Zhou Bo: As the US focuses on ‘extreme competition’ with China, conflict is just a step away

2021-09-29

  • Zhou Bo is a senior fellow at the Centre for International Security and Strategy at Tsinghua University and a China Forum expert

    The dust from the Afghan war has yet to settle but the fallout is clear. With the ending of the US global crusade on terrorism, the prelude to President Joe Biden’s “extreme competition” with China has begun. The question is: how long will it last?

    If the 20-year war in Afghanistan is a “forever war” for the United States, then its competition with China could be described as “forever competition”, because it will surely last longer. Gone are the days when China could “hide its strength and bide its time”.

    The second-largest economy in the world is simply too big to hide. And it is impossible for Beijing to bide its time when Washington takes it as its primary strategic competitor.

    But in the economic field, the die is cast. At the end of last year, China’s economy was 70 per cent of America’s. It is widely assumed that, by around 2030, China will overtake the US to become the world’s largest economy in terms of gross domestic product.

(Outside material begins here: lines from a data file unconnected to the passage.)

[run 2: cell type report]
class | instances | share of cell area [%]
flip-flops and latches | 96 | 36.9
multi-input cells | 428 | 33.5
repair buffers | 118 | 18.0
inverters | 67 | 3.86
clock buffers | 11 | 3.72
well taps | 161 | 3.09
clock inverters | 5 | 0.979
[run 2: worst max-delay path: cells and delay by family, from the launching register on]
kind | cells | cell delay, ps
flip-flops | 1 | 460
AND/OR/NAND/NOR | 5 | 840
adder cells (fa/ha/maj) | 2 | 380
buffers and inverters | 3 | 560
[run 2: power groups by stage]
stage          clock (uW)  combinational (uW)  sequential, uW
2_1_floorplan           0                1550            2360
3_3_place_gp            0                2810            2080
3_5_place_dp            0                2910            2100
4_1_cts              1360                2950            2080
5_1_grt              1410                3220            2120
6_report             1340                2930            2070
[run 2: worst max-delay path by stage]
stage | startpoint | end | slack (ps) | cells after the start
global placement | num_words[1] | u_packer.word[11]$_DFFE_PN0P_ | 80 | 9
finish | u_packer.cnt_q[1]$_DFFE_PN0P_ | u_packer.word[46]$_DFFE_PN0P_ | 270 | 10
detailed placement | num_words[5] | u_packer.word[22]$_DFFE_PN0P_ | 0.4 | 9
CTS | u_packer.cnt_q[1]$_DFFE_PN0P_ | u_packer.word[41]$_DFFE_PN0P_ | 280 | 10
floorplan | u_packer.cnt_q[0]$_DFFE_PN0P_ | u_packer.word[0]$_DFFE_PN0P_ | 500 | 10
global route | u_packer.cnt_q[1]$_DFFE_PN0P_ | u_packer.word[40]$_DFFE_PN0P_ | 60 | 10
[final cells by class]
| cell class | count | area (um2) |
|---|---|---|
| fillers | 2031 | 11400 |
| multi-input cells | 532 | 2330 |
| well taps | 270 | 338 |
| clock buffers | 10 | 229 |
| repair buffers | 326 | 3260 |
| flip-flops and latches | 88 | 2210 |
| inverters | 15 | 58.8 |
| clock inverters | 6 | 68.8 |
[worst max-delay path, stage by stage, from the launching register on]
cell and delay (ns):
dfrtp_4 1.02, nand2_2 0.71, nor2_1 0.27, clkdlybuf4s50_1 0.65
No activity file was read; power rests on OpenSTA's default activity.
### src/rtl/rs232_pkg.sv
// rtl/rs232_pkg.sv - shared RS-232 FSM state encoding and the clogb2 helper
package rs232_pkg;

   typedef enum logic [2:0] {
      S_IDLE   = 3'd0,
      S_START  = 3'd1,
      S_DATA   = 3'd2,
      S_PARITY = 3'd3,
      S_STOP   = 3'd4,
      S_BREAK  = 3'd5
   } rs232_state_t;

   // Bits needed to hold the value itself, so a counter can reach it inclusively.
   function automatic int clogb2(input int value);
      int w;
      w = 0;
      for (int v = value; v > 0; v = v >> 1) w++;
      if (w == 0) w = 1;
      return w;
   endfunction

endpackage

### src/rtl/rs232_sync.sv
// rtl/rs232_sync.sv - two-flop synchronizer for the idle-high serial line
module rs232_sync (
   input  logic clk,
   input  logic rst_n,
   input  logic i_d,
   output logic o_q
);

   logic r_meta;
   logic r_sync;

   always_ff @(posedge clk or negedge rst_n) begin
      if (!rst_n) begin
         r_meta <= 1'b1;
         r_sync <= 1'b1;
      end else begin
         r_meta <= i_d;
         r_sync <= r_meta;
      end
   end

   assign o_q = r_sync;

endmodule

### src/rtl/rs232_deser.sv
// rtl/rs232_deser.sv - 8N1 deserializer into an RX FIFO; RS232_DES_PARITY_EN selects 8E1
module rs232_deser
   import rs232_pkg::*;
#(
   parameter int P_CLK_FREQ_HZ = 100000000,
   parameter int P_BAUD_RATE   = 9600
) (
   input  logic       clk,
   input  logic       rst_n,
   input  logic       rx,
   output logic [7:0] rx_fifo_data,
   output logic       rx_fifo_wr_en,
   input  logic       rx_fifo_full,
   output logic       frame_err,
   output logic       overrun,
   output logic       parity_err,
   output logic       busy
);

   localparam int BIT_CNT_MAX = P_CLK_FREQ_HZ / P_BAUD_RATE;
   localparam int HALF_CNT    = BIT_CNT_MAX / 2;
   localparam int CNT_W       = clogb2(BIT_CNT_MAX);
   localparam logic [CNT_W-1:0] L_MAX  = CNT_W'(BIT_CNT_MAX);
   localparam logic [CNT_W-1:0] L_HALF = CNT_W'(HALF_CNT);

   rs232_state_t     r_state;
   rs232_state_t     w_next;
   logic [CNT_W-1:0] r_cnt;
   logic [2:0]       r_bit_cnt;
   logic [7:0]       r_shift;
   logic [7:0]       r_data;
   logic             r_wr_en;
   logic             r_frame_err;
   logic             r_overrun;
   logic             w_rx_s;
   logic             w_cnt_clr;
   logic             w_sample;
   logic             w_wr;
   logic             w_ferr;
   logic             w_ovr;
`ifdef RS232_DES_PARITY_EN
   logic             r_par_bad;
   logic             r_parity_err;
   logic             w_par_sample;
   logic             w_perr;
`endif

   rs232_sync u_sync (
      .clk   (clk),
      .rst_n (rst_n),
      .i_d   (rx),
      .o_q   (w_rx_s)
   );

   always_comb begin
      w_next    = r_state;
      w_cnt_clr = 1'b0;
      w_sample  = 1'b0;
      w_wr      = 1'b0;
      w_ferr    = 1'b0;
      w_ovr     = 1'b0;
`ifdef RS232_DES_PARITY_EN
      w_par_sample = 1'b0;
      w_perr       = 1'b0;
`endif
      case (r_state)
         S_IDLE: begin
            w_cnt_clr = 1'b1;
            if (!w_rx_s) w_next = S_START;
         end
         S_START: begin
            // A start bit that is no longer low at half a bit was a glitch.
            if (r_cnt == L_HALF) begin
               w_cnt_clr = 1'b1;
               w_next    = w_rx_s ? S_IDLE : S_DATA;
            end
         end
         S_DATA: begin
            if (r_cnt == L_MAX) begin
               w_cnt_clr = 1'b1;
               w_sample  = 1'b1;
`ifdef RS232_DES_PARITY_EN
               if (r_bit_cnt == 3'd7) w_next = S_PARITY;
`else
               if (r_bit_cnt == 3'd7) w_next = S_STOP;
`endif
            end
         end
`ifdef RS232_DES_PARITY_EN
         S_PARITY: begin
            if (r_cnt == L_MAX) begin
               w_cnt_clr    = 1'b1;
               w_par_sample = 1'b1;
               w_next       = S_STOP;
            end
         end
`endif
         S_STOP: begin
            if (r_cnt == L_MAX) begin
               w_cnt_clr = 1'b1;
               if (w_rx_s) begin
                  w_next = S_IDLE;
`ifdef RS232_DES_PARITY_EN
                  if (r_par_bad) w_perr = 1'b1;
                  else
`endif
                  if (rx_fifo_full) w_ovr = 1'b1;
                  else              w_wr  = 1'b1;
               end else begin
                  w_ferr = 1'b1;
                  w_next = S_BREAK;
               end
            end
         end
         S_BREAK: begin
            w_cnt_clr = 1'b1;
            if (w_rx_s) w_next = S_IDLE;
         end
         default: begin
            w_cnt_clr = 1'b1;
            w_next    = S_IDLE;
         end
      endcase
   end

   always_ff @(posedge clk or negedge rst_n) begin
      if (!rst_n) begin
         r_state     <= S_IDLE;
         r_cnt       <= '0;
         r_bit_cnt   <= '0;
         r_shift     <= '0;
         r_data      <= '0;
         r_wr_en     <= 1'b0;
         r_frame_err <= 1'b0;
         r_overrun   <= 1'b0;
`ifdef RS232_DES_PARITY_EN
         r_par_bad    <= 1'b0;
         r_parity_err <= 1'b0;
`endif
      end else begin
         r_state     <= w_next;
         r_cnt       <= w_cnt_clr ? '0 : r_cnt + CNT_W'(1);
         r_wr_en     <= w_wr;
         r_frame_err <= w_ferr;
         r_overrun   <= w_ovr;
         if (r_state == S_IDLE) r_bit_cnt <= '0;
         else if (w_sample)     r_bit_cnt <= r_bit_cnt + 3'd1;
         if (w_sample) r_shift <= {w_rx_s, r_shift[7:1]};
         if (w_wr)     r_data  <= r_shift;
`ifdef RS232_DES_PARITY_EN
         // Even parity: the received bit must equal the XOR of the data bits.
         if (w_par_sample) r_par_bad <= w_rx_s ^ (^r_shift);
         r_parity_err <= w_perr;
`endif
      end
   end

   assign rx_fifo_data  = r_data;
   assign rx_fifo_wr_en = r_wr_en;
   assign frame_err     = r_frame_err;
   assign overrun       = r_overrun;
   assign busy          = (r_state != S_IDLE);
`ifdef RS232_DES_PARITY_EN
   assign parity_err    = r_parity_err;
`else
   assign parity_err    = 1'b0;
`endif

endmodule

### config.mk
export PLATFORM = sky130hd
export DESIGN_NAME = rs232_deser
export DESIGN_NICKNAME = d
export VERILOG_FILES = /design/src/rtl/rs232_pkg.sv /design/src/rtl/rs232_sync.sv /design/src/rtl/rs232_deser.sv
export SDC_FILE = /design/constraint.sdc
export NUM_CORES = 1
export LEC_CHECK = 0
export ABC_AREA = 0
export BUFFER_PORTS_ARGS = -buffer_cell sky130_fd_sc_hd__buf_2
export CORE_MARGIN = 2
export CORE_UTILIZATION = 35
export CTS_CLUSTER_DIAMETER = 150
export DETAILED_ROUTE_END_ITERATION = 16
export HOLD_SLACK_MARGIN = 0.02
export PLACE_DENSITY = 0.52
export SYNTH_ARGS = -nofsm -noshare
export SYNTH_HDL_FRONTEND = slang
export SYNTH_HIERARCHICAL = 1
export SYNTH_SLANG_ARGS = --single-unit
### constraint.sdc
create_clock -name clk -period 2.8 [get_ports clk]
set_input_delay 0.28 -clock clk [delete_from_list [all_inputs] [get_ports clk]]
set_output_delay 0.28 -clock clk [all_outputs]
set_load 0.02 [all_outputs]
Word-level counts from Yosys, hierarchy flattened

Cells that the tools add are included.

Register bits: 41
Bits of input ports: 4
Word-level logic and storage cells: 57

$add $sub $neg: 2
Eq/ne operators: 13
Multiplexer cells: 27
Reductions and logical operators: 5

Operator list:

| kind                                                   | count |
|---|---|
| two-way mux 3 bit                                      | 9 |
| case mux 3 bit (5 select lines)                        | 1 |
| adder 14 x 1 -> 14 bit (second input constant)         | 1 |
| equality test 14 x 13 -> 1 bit (second input constant) | 1 |
| equality test 14 bit (second input constant)           | 1 |
| two-way mux 1 bit                                      | 14 |
| two-way mux 14 bit                                     | 1 |
| != test 2 bit (second input constant)                  | 5 |
| equality test 3 bit (second input constant)            | 3 |
| AND reduction 6 bit                                    | 1 |
| adder 3 x 1 -> 3 bit (second input constant)           | 1 |
| equality test 3 x 1 -> 1 bit (second input constant)   | 1 |
| equality test 3 x 2 -> 1 bit (second input constant)   | 1 |
| logical NOT 3 bit                                      | 1 |
| nonzero test 3 bit                                     | 1 |
| two-way mux 2 bit                                      | 1 |
| != test 2 x 1 -> 1 bit (second input constant)         | 1 |
| case mux 1 bit (2 select lines)                        | 1 |
| nonzero test 2 bit                                     | 1 |
| OR reduction 2 bit                                     | 1 |

Longest topological paths before layout

Depth in word-level cells: 5
Mapped depth: 7

Modules after synthesis

Netlist, hierarchy kept.

Modules (own cells, without submodules):

| module      | instances | cells each | area each (µm²) |
|---|---|---|---|
| rs232_deser | 1         | 154        | 1798.0 |
| rs232_sync  | 1         | 2          | 52.6 |

Worst setup path after synthesis

No wires, ideal clock.

Path kind: flip-flop to flip-flop
Start: register r_cnt[0]
End: register r_data[0], in the netlist rx_fifo_data[0]
Setup time: 0.125 ns
Arrival time: 2.182 ns
Setup slack: 0.493 ns
Cell stages (with the launch flop): 8
Clock period less this slack: 2.307 ns
Cell sequence: dfrtp_1 -> inv_1 -> ha_1 -> or4b_4 -> nor4_4 -> and4b_1 -> buf_6 -> mux2_2

Longest elaborated chain between the ends: 3

Ends and longest elaborated chain:

| item                   | line               | source |
|---|---|---|
| start, declared        | rs232_deser.sv:28  | `logic [CNT_W-1:0] r_cnt;` |
| start signal, assigned | rs232_deser.sv:142 | `r_cnt <= w_cnt_clr ? '0 : r_cnt + CNT_W'(1);` |
| equality test 14 bit   | rs232_deser.sv:99  | `if (r_cnt == L_MAX) begin` |
| two-way mux 1 bit      | rs232_deser.sv:99  |  |
| two-way mux 1 bit      | rs232_deser.sv:66  | `case (r_state)` |
| named net w_wr         | rs232_deser.sv:38  | `logic w_wr;` |
| end signal, assigned   | rs232_deser.sv:149 | `if (w_wr) r_data <= r_shift;` |
| end, declared          | rs232_deser.sv:31  | `logic [7:0] r_data;` |

The timed path passes the listed nets, and every way through them passes these cells.
A chain may end at the register's enable or synchronous reset.

Worst setup path after layout

Start: register r_cnt[0]
End: register r_data[7], in the netlist rx_fifo_data[7]

Longest elaborated chain between the ends: 3

Ends and longest elaborated chain:

| item                 | line |
|---|---|
| equality test 14 bit | rs232_deser.sv:99 |
| two-way mux 1 bit    | rs232_deser.sv:99 |
| two-way mux 1 bit    | rs232_deser.sv:66 |

No other way between the ends.

==> results.sh <==
export IMPL_status="complete, no violations"
export IMPL_p_sw_uw=225.9
export IMPL_yosysSeqAreaShare_pct=55.58
export IMPL_grt_pass1_wl_um=5706
export IMPL_p_per_area_nw_per_um2=516.4
export IMPL_via_count=1217
export IMPL_cts_sinks=41
export IMPL_relSlewSlack_pct=40.92
export IMPL_p_seq_share_pct=54.7
export IMPL_avgRoutedWirePerCell_um=13.11
export IMPL_diodes=0
export IMPL_cts_clk_slew_worst_paths_ns=0.08
export IMPL_io_buffers=15
export IMPL_start_util_pct=36.23
export IMPL_required_ns=2.99
export IMPL_yosys_area_top_type="dfrtp_1"
export IMPL_fmax_mhz=418.8
export IMPL_switching_share_pct=20.75
export IMPL_end_kind="flip-flop"
export IMPL_p_leak_nw=0.9756
export IMPL_die_w_um=76.72
export IMPL_synthMuxAreaShare_pct=10.34
export IMPL_path_cells="inv_1 > ha_1 > or4b_4 > nor4_4 > and4b_1 > mux2_2"
export IMPL_worst_slew_pin_slew_ns=0.8862
export IMPL_synthAdderAreaFrac_pct=2.705
export IMPL_yosys_register_bits=41
export IMPL_synth_top_area_share_pct=52.74
export IMPL_yosys_top_cells_area="dfrtp_1 53%, mux2_2 10%, xnor2_1 4.7%"
export IMPL_path_class="reg -> reg"
export IMPL_viasPerCell=4.947
export IMPL_final_hold_violation_count=0
export IMPL_async_flop_share_pct=100.0
export IMPL_dieArea_um2=5885
export IMPL_syn_num_nets=164
export IMPL_cp_max_fo=9
export IMPL_cts_root_buffer_cell="clkbuf_8"
export IMPL_finalCritPeriodShare_pct=85.27
export IMPL_placed_cells=238
export IMPL_postCtsSetupBuffers=0
export IMPL_comb_power_share_pct=1.4
export IMPL_grt_pass1_vias=1269
export IMPL_start_kind="flip-flop"
export IMPL_htree_levels=2
export IMPL_track_usage_pct=12.19
export IMPL_intPower_uw=862.9
export IMPL_synth_compound_area_share_pct=3.516
export IMPL_arrival_ns=2.57
export IMPL_cts_buffer_depth=2
export IMPL_area_growth_synth_to_final_pct=13.93
export IMPL_dr_pass1_iters=4
export IMPL_routed_wl_um=3225
export IMPL_cts_buffers=5
export IMPL_yosysUniqueCellTypes=36
export IMPL_drcViolationCount=0
export IMPL_synthCells=156
export IMPL_synth_most_common_cell="dfrtp_1"
export IMPL_ant_nets=0
export IMPL_peakVddDrop_mv=0.2284
export IMPL_period_minus_slack_ns=2.388
export IMPL_synthXorXnorAreaFrac_pct=5.680
export IMPL_place_hpwl_um=2302
export IMPL_fp_dieH_um=76.72
export IMPL_cts_hold_buffers=0
export IMPL_row_count=26
export IMPL_critical_path_buf_inv_count=1
export IMPL_fin_util_pct=41.28
export IMPL_gp_congestion=0.8441
export IMPL_fin_worst_skew_ns=0.002882
export IMPL_synth_simple_area_share_pct=19.47
export IMPL_cts_tree="yes"
export IMPL_drive_above_1_share_pct=28.41
export IMPL_grt_max_degree=42
export IMPL_initialDrtViolationCount=37
export IMPL_synth_edff_count=0
export IMPL_synth_flop_cell="dfrtp_1"
export IMPL_drv_cap=0
export IMPL_rsz0062_at_grt="false"
export IMPL_synth_area_per_cell_um2=11.86
export IMPL_grt_overflow=0
export IMPL_io_pins=17
export IMPL_clk_latency_ns=0.30
export IMPL_cpPeakStageDelay_ns=0.49
export IMPL_instances_no_fill=246
export IMPL_setup_violations=0
export IMPL_fillers=520
export IMPL_pwr_share_clk_pct=43.9
export IMPL_final_max_slew_violation_count=0
export IMPL_synth_top_family_by_area="simple AND/OR/NAND/NOR gates"
export IMPL_syn_area_um2=1851
export IMPL_hp_class="in -> reg"
export IMPL_critPathSlowestCell="or4b_4"
export IMPL_path_delay_family="simple AND/OR/NAND/NOR gates"
export IMPL_cts_resized=0
export IMPL_antenna_found_initial=0
export IMPL_synth_warnings=6
export IMPL_ys_top_cells_by_count="39 x dfrtp_1, 21 x nor2_1, 17 x mux2_2, 10 x xnor2_1, 8 x nand2_1"
export IMPL_nNetsFinal=183
export IMPL_core_um2=5107
export IMPL_fin_tns_setup_ns=0
[sequential cells by signal, indices dropped and copies added (netlist names)]
register / count
rx_fifo_wr_en: 1
u_sync/r_meta: 1
frame_err: 1
overrun: 1
r_bit_cnt: 3
r_state: 3
u_sync/o_q: 1
rx_fifo_data: 8
r_shift: 8
r_cnt: 14
[final timing paths]
kind                                    startpoint                     endpoint  slack, ns  depth (start not counted)
hold reg to reg            u_sync/r_meta$_DFF_PN1_         u_sync/o_q$_DFF_PN1_       0.36                          0
setup reg to reg                r_cnt[0]$_DFF_PN0_  rx_fifo_data[7]$_DFFE_PN0P_       0.41                          6
min in group asynchronous                    rst_n     r_bit_cnt[2]$_DFFE_PN0P_       0.10                          1
hold / removal                                  rx      u_sync/r_meta$_DFF_PN1_       0.08                          1
max in group asynchronous                    rst_n           r_cnt[5]$_DFF_PN0_       2.15                          1
setup / recovery                r_cnt[0]$_DFF_PN0_  rx_fifo_data[7]$_DFFE_PN0P_       0.41                          6
[power groups by stage]
| stage | combinational [mW] | clock, mW | sequential [mW] |
|---|---|---|---|
| floorplan | 0.00325 | 0 | 0.607 |
| global placement | 0.0158 | 0 | 0.607 |
| detailed placement | 0.0164 | 0 | 0.607 |
| CTS | 0.0164 | 0.498 | 0.596 |
| global route | 0.0184 | 0.522 | 0.596 |
| finish | 0.0152 | 0.478 | 0.595 |
[kinds of logic after synthesis]
family                     count (synthesis)
other                                      1
muxes                                     17
buffers and inverters                      9
xor gates and xnor gates                  12
and+or+nand+nor                           64
AOI/OAI and AO/OA                          8
adders and majority gates                  4
DFF                                       41
[metal layers]
metal	track usage (%)	vias up	wire (um)
met5	0	-	0
met4	7.091	0	104
met3	3.647	11	131
met2	19.47	26	1524
li1	-	578	-
met1	14.57	602	1465
[placed cells by master (no fill, tap or decap), drive strengths merged, types with 2 or more instances in the layout]
cell,count
nand3,6
or4b,2
nand2b,5
nor2,21
nand4,4
nor3,6
nand2,8
xor2,2
dfstp,2
clkbuf,5
o211ai,2
nor2b,2
dfrtp,39
mux2,17
inv,5
nor4,5
xnor2,10
ha,4
buf,16
[per-stage QoR]
step | hold WS [ns] | cell area [um2] | worst slack (ns) | total power, mW
floorplan | -0.01559 | 1851 | 0.4935 | 0.6102
global placement | 0.3475 | 1993 | 0.4484 | 0.6231
detailed placement | 0.3484 | 1993 | 0.3911 | 0.6237
CTS | 0.06444 | 2108 | 0.3831 | 1.110
global route | 0.06512 | 2108 | 0.2265 | 1.136
finish | 0.07680 | 2108 | 0.4124 | 1.089
[layout make-up]
type                            instances  area (um2)  area share (%)
Clock buffer                            5       68.82           3.264
Clock inverter                          3       46.29           2.196
Inverter                                5       18.77          0.8902
Multi-Input combinational cell        106       775.7           36.80
Sequential cell                        41        1028           48.78
Tap cell                               70       87.58           4.154
Timing Repair Buffer                   16       82.58           3.917
No activity file was read; power rests on OpenSTA's default activity.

    According to Yale professor Paul Kennedy, this will be a situation that has not existed since the 1880s, when America’s economy overtook Britain’s. For the entire 20th century, the American economy was about two to four times larger than that of any other great power.

    When China emerges as the world’s largest economy, as former Australian prime minister Kevin Rudd pointed out, it will be the first time since George III (1738-1820) that the world will have a non-English-speaking, non-democratic, non-Western state as its largest economy.

    This will be a seismic change for Americans, who have been fed the myth since they were born that America is “exceptional” or “indispensable”. They will have to come to terms with common sense: nations rise and fall; Americans are like everyone else.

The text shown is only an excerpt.